Thought I'd show you my two "little" girls :mrgreen:

*Gurli, PEW:*








*
Esmeralada, ?:*









I'm not sure how good the picture is, she doesn't seem very comfortable when she's out of the cage, so it's a bit difficult to get a good picture. I don't want to stress her, especially not when she's expecting babies who knows when. But she's definitely not BEW, 'cause she's darker than Gurli. What is she, can you tell from this picture? If not, I will have to take new ones when she's more settled.
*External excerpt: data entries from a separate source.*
[src/design/brc_pkg.sv]
package brc_pkg;

	localparam int CfgIdxW = 3;
	localparam int CfgDataW = 24;

	localparam logic [CfgIdxW-1:0] CFG_BASE_INTENSITY = 3'd0;
	localparam logic [CfgIdxW-1:0] CFG_ALPHA_LEVEL = 3'd1;
	localparam logic [CfgIdxW-1:0] CFG_LIT_COLOR = 3'd2;
	localparam logic [CfgIdxW-1:0] CFG_PIXEL_AREA_COLOR = 3'd3;

	localparam logic [8:0] LEVEL_FULL = 9'd256;
	localparam logic [8:0] BASE_RESET = 9'd64;
	localparam logic [8:0] ALPHA_RESET = 9'd128;

	typedef logic [2:0][7:0] rgb_t;

	typedef struct packed {
		logic [2:0] sector;
		logic       neg;
		logic       grey;
		logic       lvl_zero;
	} hue_tag_t;

	typedef struct packed {
		logic [5:0][8:0] sums;
		logic            big_lit;
		logic            big_pix;
		rgb_t            panel;
	} clip_tag_t;

endpackage

[src/design/brc_rebuild.sv]
module brc_rebuild
	import brc_pkg::*;
#(
	parameter int FRAC_BITS = 12
) (
	input  logic                 clk,
	input  logic                 arst_n,
	input  logic                 en,
	input  logic                 in_vld,
	input  logic [FRAC_BITS+2:0] hq,
	input  logic [FRAC_BITS:0]   sq,
	input  logic [FRAC_BITS:0]   vq,
	output logic                 out_vld,
	output rgb_t                 col
);

	localparam int F = FRAC_BITS;
	localparam logic [F:0] One = {1'b1, {F{1'b0}}};

	logic [2:0]   sec_s1, sec_s2;
	logic [F:0]   vq_s1, vq_s2, p_s1, p_s2, sf_s1, st_s1, q_s2, t_s2;
	logic [2:0]   vld_s;
	rgb_t         col_s3;

	logic [F-1:0]   ff;
	logic [F:0]     inv_ff;
	logic [2*F+1:0] p_full, sf_full, st_full, q_full, t_full;
	logic [F:0]     sel [3];
	logic [F+8:0]   byte_full [3];

	always_comb begin
		ff = hq[F-1:0];
		inv_ff = One - {1'b0, ff};
		p_full = (2*F+2)'(vq) * (2*F+2)'(One - sq);
		sf_full = (2*F+2)'(sq) * (2*F+2)'(ff);
		st_full = (2*F+2)'(sq) * (2*F+2)'(inv_ff);
		q_full = (2*F+2)'(vq_s1) * (2*F+2)'(One - sf_s1);
		t_full = (2*F+2)'(vq_s1) * (2*F+2)'(One - st_s1);
		case (sec_s2)
			3'd0: begin sel[0] = vq_s2; sel[1] = t_s2; sel[2] = p_s2; end
			3'd1: begin sel[0] = q_s2; sel[1] = vq_s2; sel[2] = p_s2; end
			3'd2: begin sel[0] = p_s2; sel[1] = vq_s2; sel[2] = t_s2; end
			3'd3: begin sel[0] = p_s2; sel[1] = q_s2; sel[2] = vq_s2; end
			3'd4: begin sel[0] = t_s2; sel[1] = p_s2; sel[2] = vq_s2; end
			default: begin sel[0] = vq_s2; sel[1] = p_s2; sel[2] = q_s2; end
		endcase
		for (int k = 0; k < 3; k++) begin
			byte_full[k] = ({8'd0, sel[k]} * (F+9)'(255)) >> F;
		end
	end

	always_ff @(posedge clk or negedge arst_n) begin
		if (!arst_n) begin
			vld_s <= '0;
		end else if (en) begin
			vld_s <= {vld_s[1:0], in_vld};
		end
	end

	always_ff @(posedge clk) begin
		if (en) begin
			sec_s1 <= hq[F+2:F];
			vq_s1 <= vq;
			p_s1 <= p_full[2*F:F];
			sf_s1 <= sf_full[2*F:F];
			st_s1 <= st_full[2*F:F];
			sec_s2 <= sec_s1;
			vq_s2 <= vq_s1;
			p_s2 <= p_s1;
			q_s2 <= q_full[2*F:F];
			t_s2 <= t_full[2*F:F];
			for (int k = 0; k < 3; k++) begin
				col_s3[k] <= (byte_full[k] > (F+9)'(255)) ? 8'd255 : byte_full[k][7:0];
			end
		end
	end

	assign out_vld = vld_s[2];
	assign col = col_s3;

endmodule

[config.mk]
export PLATFORM = sky130hd
export DESIGN_NAME = brc_rebuild
export DESIGN_NICKNAME = d
export VERILOG_FILES = /design/src/design/brc_pkg.sv /design/src/design/brc_rebuild.sv
export SDC_FILE = /design/constraint.sdc
export NUM_CORES = 2
export LEC_CHECK = 0
export BUFFER_PORTS_ARGS = -buffer_cell sky130_fd_sc_hd__buf_4
export CAP_MARGIN = 15
export CORE_ASPECT_RATIO = 0.7
export CORE_MARGIN = 8
export CORE_UTILIZATION = 60
export CTS_BUF_LIST = sky130_fd_sc_hd__clkbuf_8 sky130_fd_sc_hd__clkbuf_16
export DETAILED_ROUTE_END_ITERATION = 16
export PLACE_DENSITY = 0.77
export SLEW_MARGIN = 0
export SYNTH_ARGS = -nofsm -noshare
export SYNTH_HDL_FRONTEND = slang
export SYNTH_SLANG_ARGS = --single-unit
[constraint.sdc]
create_clock -name clk -period 14.7 [get_ports clk]
set_input_delay 1.47 -clock clk [delete_from_list [all_inputs] [get_ports clk]]
set_output_delay 1.47 -clock clk [all_outputs]
set_load 0.05 [all_outputs]
Word-level counts from Yosys, hierarchy flattened
Cells that the tools add are included.

cells by class
  $add $sub $neg = 4
  multiply operators = 8
  magnitude comparators = 3
  equal/unequal tests = 4
  muxes and demuxes = 1
  reductions and logical operators = 1

operators with widths
  cell                                                                             number
  39-bit case mux with 5 select lines                                              1
  14-bit by 14-bit multiplier with 25-bit output                                   3
  13-bit by 8-bit multiplier with 21-bit output, second input constant             3
  13-bit by 13-bit subtractor with 14-bit output, first input constant             3
  9-bit by 8-bit greater-than comparator with 1-bit output, second input constant  3
  13-bit by 12-bit multiplier with 25-bit output                                   1
  13-bit by 13-bit multiplier with 25-bit output                                   1
  13-bit by 12-bit subtractor with 13-bit output, first input constant             1
  3-bit by 2-bit equality test with 1-bit output, second input constant            2
  3-bit by 1-bit equality test with 1-bit output, second input constant            1
  3-bit equality test, second input constant                                       1
  3-bit logical NOT                                                                1

storage, ports and cells
  register bits after elaboration = 137
  bits of input ports = 45
  output and inout bits = 25
  word-level logic and storage cells = 35

Logic depth before layout (Yosys ltp)
  depth after elaboration = 4
  mapped depth = 31
  depth with buffers taken out = 28

Worst setup path before layout
OpenSTA, ideal clock, no wires.

  path type = input-to-reg
  from = input sq[1]
  to = register p_s1[12] (data pin)
  setup time = 0.259 ns
  arrival = 8.177 ns
  data required time = 14.441 ns
  setup slack = 6.264 ns
  stages on the path = 29
  buffers on the path = 2
  path through = clkbuf_1 -> clkbuf_1 -> inv_1 -> ha_1 -> or4b_4 -> nand2b_4 -> or4_4 -> xnor2_1 -> nand2_1 -> fa_1 -> fa_1 -> inv_1 -> fa_1 -> inv_1 -> fa_1 -> inv_1 -> fa_1 -> inv_1 -> fa_1 -> inv_1 -> ha_1 -> a21o_1 -> a21o_1 -> a22oi_1 -> nand3_1 -> a311oi_1 -> o21bai_1 -> a21oi_1 -> xnor2_1

on the way
  longest elaborated chain between the ends = 2

ends and longest elaborated chain
  element                                         RTL line           source
  start: declaration                              brc_rebuild.sv:11  input logic [FRAC_BITS:0] sq,
  13-bit by 13-bit subtractor with 14-bit output  brc_rebuild.sv:34  p_full = (2*F+2)'(vq) * (2*F+2)'(One - sq);
  14-bit by 14-bit multiplier with 25-bit output  brc_rebuild.sv:34
  named net p_full[24]                            brc_rebuild.sv:27  logic [2*F+1:0] p_full, sf_full, st_full, q_full, t_full;
  end signal: assignment                          brc_rebuild.sv:64  p_s1 <= p_full[2*F:F];
  end: declaration                                brc_rebuild.sv:21  logic [F:0] vq_s1, vq_s2, p_s1, p_s2, sf_s1, st_s1, q_s2, t_s2;

The timed path passes the listed nets, and every way through them passes these cells.
A chain may end at the register's enable or synchronous reset.

Final worst setup path
  from = input sq[0]
  to = register p_s1[12] (data pin)

Same word-level chain as after synthesis.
They were bought as feeder mice, but I decided to keep them for a while because I saw Gurli was pregnant. And of course she needed a friend. A few days later I saw Esmeralda was getting a little belly as well :lol: 
Gurli is the more confident one, but neither of them love being taken up. They both love to play with my fingers as long as I keep the han in the cage, though. Sweet little critters :roll:

I'm going to start breeding pet mice again, but these two are not going to be involved in that. I just thought I'd show them to you anyway, because they are so fine.


----------



## Galaxy (May 25, 2011)

Esmeralda may be bone coloured...


----------



## Fantasia Mousery (Jul 16, 2011)

That's my own guess as well


----------



## ccoryjohnn (Jul 2, 2010)

I was going to say bone too


----------



## Rhasputin (Feb 21, 2010)

On my screen she looks yellow, like a very light straw.


----------